Третий спорный случай имеет место при наличии рациональной модели, которая в результате оказывается ошибочной. В качестве наиболее известного примера можно привести считавшуюся неприступной французскую оборонительную Линию Мажино, хотя в данном случае речь может идти скорее о нерациональных ожиданиях, нежели о запоздалом прозрении. По мнению Понци, «если внимание человека приковано к одному предмету, он ведет себя как слепец» [47]. Здесь же уместно высказывание Бейджхота о Мальтиусе, который полагал, что «вряд ли тот, кто развил поразительную и оригинальную концепцию, сможет от нес избавиться» [48]. В 1760-х гг. гамбургские купцы не ощущали на себе воздействие падения цен на товары до окончания Семилетием войны. Таким образом, пока продолжались Наполеоновские войны, они были не готовы к снижению цен, которое произошло после прорыва континентальной блокады Наполеона в 1798 г. [49]. Или, например, в 1888 г. французскими банкирами и предпринимателями было создано объединение для совместного контроля над рынком меди. Оно было сформировано по образцу картельного движения начала 1880-х в сталелитейной, угледобывающей и ряде других отраслей промышленности, воодушевленного успехами алмазного синдиката в Южной Африке и монополией Ротшильда на ртуть в Испании. (Многие экономисты и аналитики, исходя из очевидного успеха стран, входящих в состав Организации экспортеров нефти, по увеличению цен на нефть в 1970-х гг., полагали, что успешные ценовые картели сократят выработку практически каждого вида сырья и продовольствия, что приведет к дальнейшему росту цен.) К 1890 г. Французскому синдикату принадлежало 60 ООО тонн дорогостоящей меди плюс контракты на ее закупку. В то время, когда более старые шахты были перестроены и компании начали переработку металлолома, цены на медь резко упали. Снижение цен на медь с 80 до 38 4>унтов за тонну практически привело к краху банка Comptoir d'Ecompte, который был спасен займом, полученным от Банка Франции [50].

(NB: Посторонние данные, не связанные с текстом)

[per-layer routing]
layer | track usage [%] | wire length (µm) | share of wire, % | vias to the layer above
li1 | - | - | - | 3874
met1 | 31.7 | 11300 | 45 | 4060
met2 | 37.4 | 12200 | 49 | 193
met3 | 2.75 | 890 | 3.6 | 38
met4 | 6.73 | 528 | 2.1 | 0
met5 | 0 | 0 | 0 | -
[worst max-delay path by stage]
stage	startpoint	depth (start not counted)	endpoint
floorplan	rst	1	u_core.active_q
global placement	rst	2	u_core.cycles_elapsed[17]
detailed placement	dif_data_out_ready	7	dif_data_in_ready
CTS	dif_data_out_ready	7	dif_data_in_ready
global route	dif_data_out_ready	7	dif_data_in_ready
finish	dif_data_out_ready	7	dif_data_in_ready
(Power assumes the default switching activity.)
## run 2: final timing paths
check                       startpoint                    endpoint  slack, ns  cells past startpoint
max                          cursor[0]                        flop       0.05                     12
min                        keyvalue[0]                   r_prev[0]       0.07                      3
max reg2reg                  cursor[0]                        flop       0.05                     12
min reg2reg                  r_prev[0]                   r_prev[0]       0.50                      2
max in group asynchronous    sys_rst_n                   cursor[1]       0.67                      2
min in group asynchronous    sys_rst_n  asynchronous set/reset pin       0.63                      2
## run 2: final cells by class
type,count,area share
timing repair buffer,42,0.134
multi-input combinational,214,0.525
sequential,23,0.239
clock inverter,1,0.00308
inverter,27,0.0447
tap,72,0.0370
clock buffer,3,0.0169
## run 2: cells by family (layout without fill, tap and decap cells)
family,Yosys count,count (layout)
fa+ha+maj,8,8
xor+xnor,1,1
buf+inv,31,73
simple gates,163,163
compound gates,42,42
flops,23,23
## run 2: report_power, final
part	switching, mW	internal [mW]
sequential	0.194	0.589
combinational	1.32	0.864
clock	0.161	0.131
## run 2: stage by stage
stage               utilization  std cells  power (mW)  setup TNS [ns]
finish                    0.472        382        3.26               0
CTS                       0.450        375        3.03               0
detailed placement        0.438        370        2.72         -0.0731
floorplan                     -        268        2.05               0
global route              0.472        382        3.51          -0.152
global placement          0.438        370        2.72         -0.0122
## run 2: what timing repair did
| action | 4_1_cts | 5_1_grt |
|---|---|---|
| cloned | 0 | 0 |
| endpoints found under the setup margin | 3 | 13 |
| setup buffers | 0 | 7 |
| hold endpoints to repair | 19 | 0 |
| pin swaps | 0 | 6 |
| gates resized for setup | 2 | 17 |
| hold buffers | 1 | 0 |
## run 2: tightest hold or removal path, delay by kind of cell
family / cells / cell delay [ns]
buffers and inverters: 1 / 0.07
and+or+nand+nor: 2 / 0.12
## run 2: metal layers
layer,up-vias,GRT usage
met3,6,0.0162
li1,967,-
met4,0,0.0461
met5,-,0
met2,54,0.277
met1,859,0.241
`src/rtl/uart_rx.sv`:
```
// rtl/uart_rx.sv - 8N1 UART receiver with 2-flop input synchronizer and mid-bit sampling
module uart_rx #(
    parameter int CLKS_PER_BIT = 217
) (
    input  logic       i_Clock,
    input  logic       i_Rst_L,
    input  logic       i_RX_Serial,
    output logic       o_RX_DV,
    output logic [7:0] o_RX_Byte
);

    localparam int CW = $clog2(CLKS_PER_BIT) + 1;
    localparam logic [CW-1:0] HALF = CW'((CLKS_PER_BIT - 1) / 2);
    localparam logic [CW-1:0] LAST = CW'(CLKS_PER_BIT - 1);

    typedef enum logic [2:0] {IDLE, START, DATA, STOP, CLEANUP} state_t;

    state_t        state, state_n;
    logic          sync_q1, sync_q2;
    logic [CW-1:0] cnt, cnt_n;
    logic [2:0]    idx, idx_n;
    logic [7:0]    rx_byte, rx_byte_n;
    logic          dv, dv_n;
    logic          wait_high, wait_high_n;
    logic          line;

    assign line      = sync_q2;
    assign o_RX_DV   = dv;
    assign o_RX_Byte = rx_byte;

    always_ff @(posedge i_Clock or negedge i_Rst_L) begin
        if (!i_Rst_L) begin
            sync_q1   <= 1'b1;
            sync_q2   <= 1'b1;
            state     <= IDLE;
            cnt       <= '0;
            idx       <= '0;
            rx_byte   <= 8'h00;
            dv        <= 1'b0;
            wait_high <= 1'b0;
        end else begin
            sync_q1   <= i_RX_Serial;
            sync_q2   <= sync_q1;
            state     <= state_n;
            cnt       <= cnt_n;
            idx       <= idx_n;
            rx_byte   <= rx_byte_n;
            dv        <= dv_n;
            wait_high <= wait_high_n;
        end
    end

    always_comb begin
        state_n     = state;
        cnt_n       = cnt;
        idx_n       = idx;
        rx_byte_n   = rx_byte;
        dv_n        = 1'b0;
        wait_high_n = wait_high;
        case (state)
            IDLE: begin
                cnt_n = '0;
                idx_n = '0;
                // After a framing error the line must go high before a new start is accepted (break handling).
                if (line) begin
                    wait_high_n = 1'b0;
                end else if (!wait_high) begin
                    state_n = START;
                end
            end
            START: begin
                if (cnt == HALF) begin
                    cnt_n   = '0;
                    state_n = line ? IDLE : DATA;
                end else begin
                    cnt_n = cnt + 1'b1;
                end
            end
            DATA: begin
                if (cnt == LAST) begin
                    cnt_n          = '0;
                    rx_byte_n[idx] = line;
                    if (idx == 3'd7) begin
                        idx_n   = '0;
                        state_n = STOP;
                    end else begin
                        idx_n = idx + 3'd1;
                    end
                end else begin
                    cnt_n = cnt + 1'b1;
                end
            end
            STOP: begin
                if (cnt == LAST) begin
                    cnt_n   = '0;
                    state_n = CLEANUP;
                    if (line) begin
                        dv_n = 1'b1;
                    end else begin
                        wait_high_n = 1'b1;
                    end
                end else begin
                    cnt_n = cnt + 1'b1;
                end
            end
            CLEANUP: begin
                state_n = IDLE;
            end
            default: begin
                state_n = IDLE;
            end
        endcase
    end

endmodule

```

Финансовые инновации в форме дерегулирования или либерализации часто приобретают характер толчка. В 1970-е гг. Рональд Маккинон возглавил интеллектуальную атаку на «финансовые репрессии», которые были связаны с сегментацией финансовых рынков в развивающихся странах. В соответствии с его концепцией преимущество отдавалось трем видам заемщиков: тем, кто был связан с правительством, тем, кто был вовлечен в международную торговлю, а также крупным компаниям [51]. На это послание, обращенное в особенности к латиноамериканским странам, также оказала влияние Чикагская доктрина либерализма. Ряд стран осуществили дерегулирование своих финансовых систем, что сопровождалось быстрым ростом числа банков, активизацией кредитования, ростом инфляции, а затем привело к банкротству ряда вновь созданных кредитных организаций [52]. Маккинон полагал, что из подобного рода экономической катастрофы следует вынести урок о необходимости особой осторожности при реализации процесса дерегулирования [53].
В конце 1980-х и начале 1990-х гг. в Польше и бывших республиках СССР аналогичные вопросы стали вновь актуальны в процессе обсуждения скорости перехода от командной к рыночной модели экономики. Сложилось впечатление, что успех трансформации экономики зависит от того, в какой степени люди сохранили память о капиталистическом образе жизни, который имел место до прихода советской власти. В Польше связь с рыночной экономикой оказалась гораздо прочнее, чем в России, где за долгие годы социализма она была практически уничтожена. Для успешного завершения переходного периода такого рода память намного важнее, чем скорость приватизации и сокращения государственного контроля.
Процесс перехода от командной к рыночной экономике, в который была вовлечена Восточная Европа в начале 1990-х гг., означал, что деятельность финансовых структур больше не регулируется. Предприниматели, многие из них бывшие военнослужащие, начали свой бизнес в надежде на получение высоких доходов, скажем, 30% в месяц. В этих странах население имело значительные накопления в валюте и депозитные счета в государственных банках, процентные ставки по которым были очень низкими. Поэтому обещание вновь создаваемых финансовых структур выплачивать высокие проценты выглядело очень заманчивым. При этом конкуренция между подобными «банками» также способствовала поддержанию обещанных процентных платежей на высоком уровне.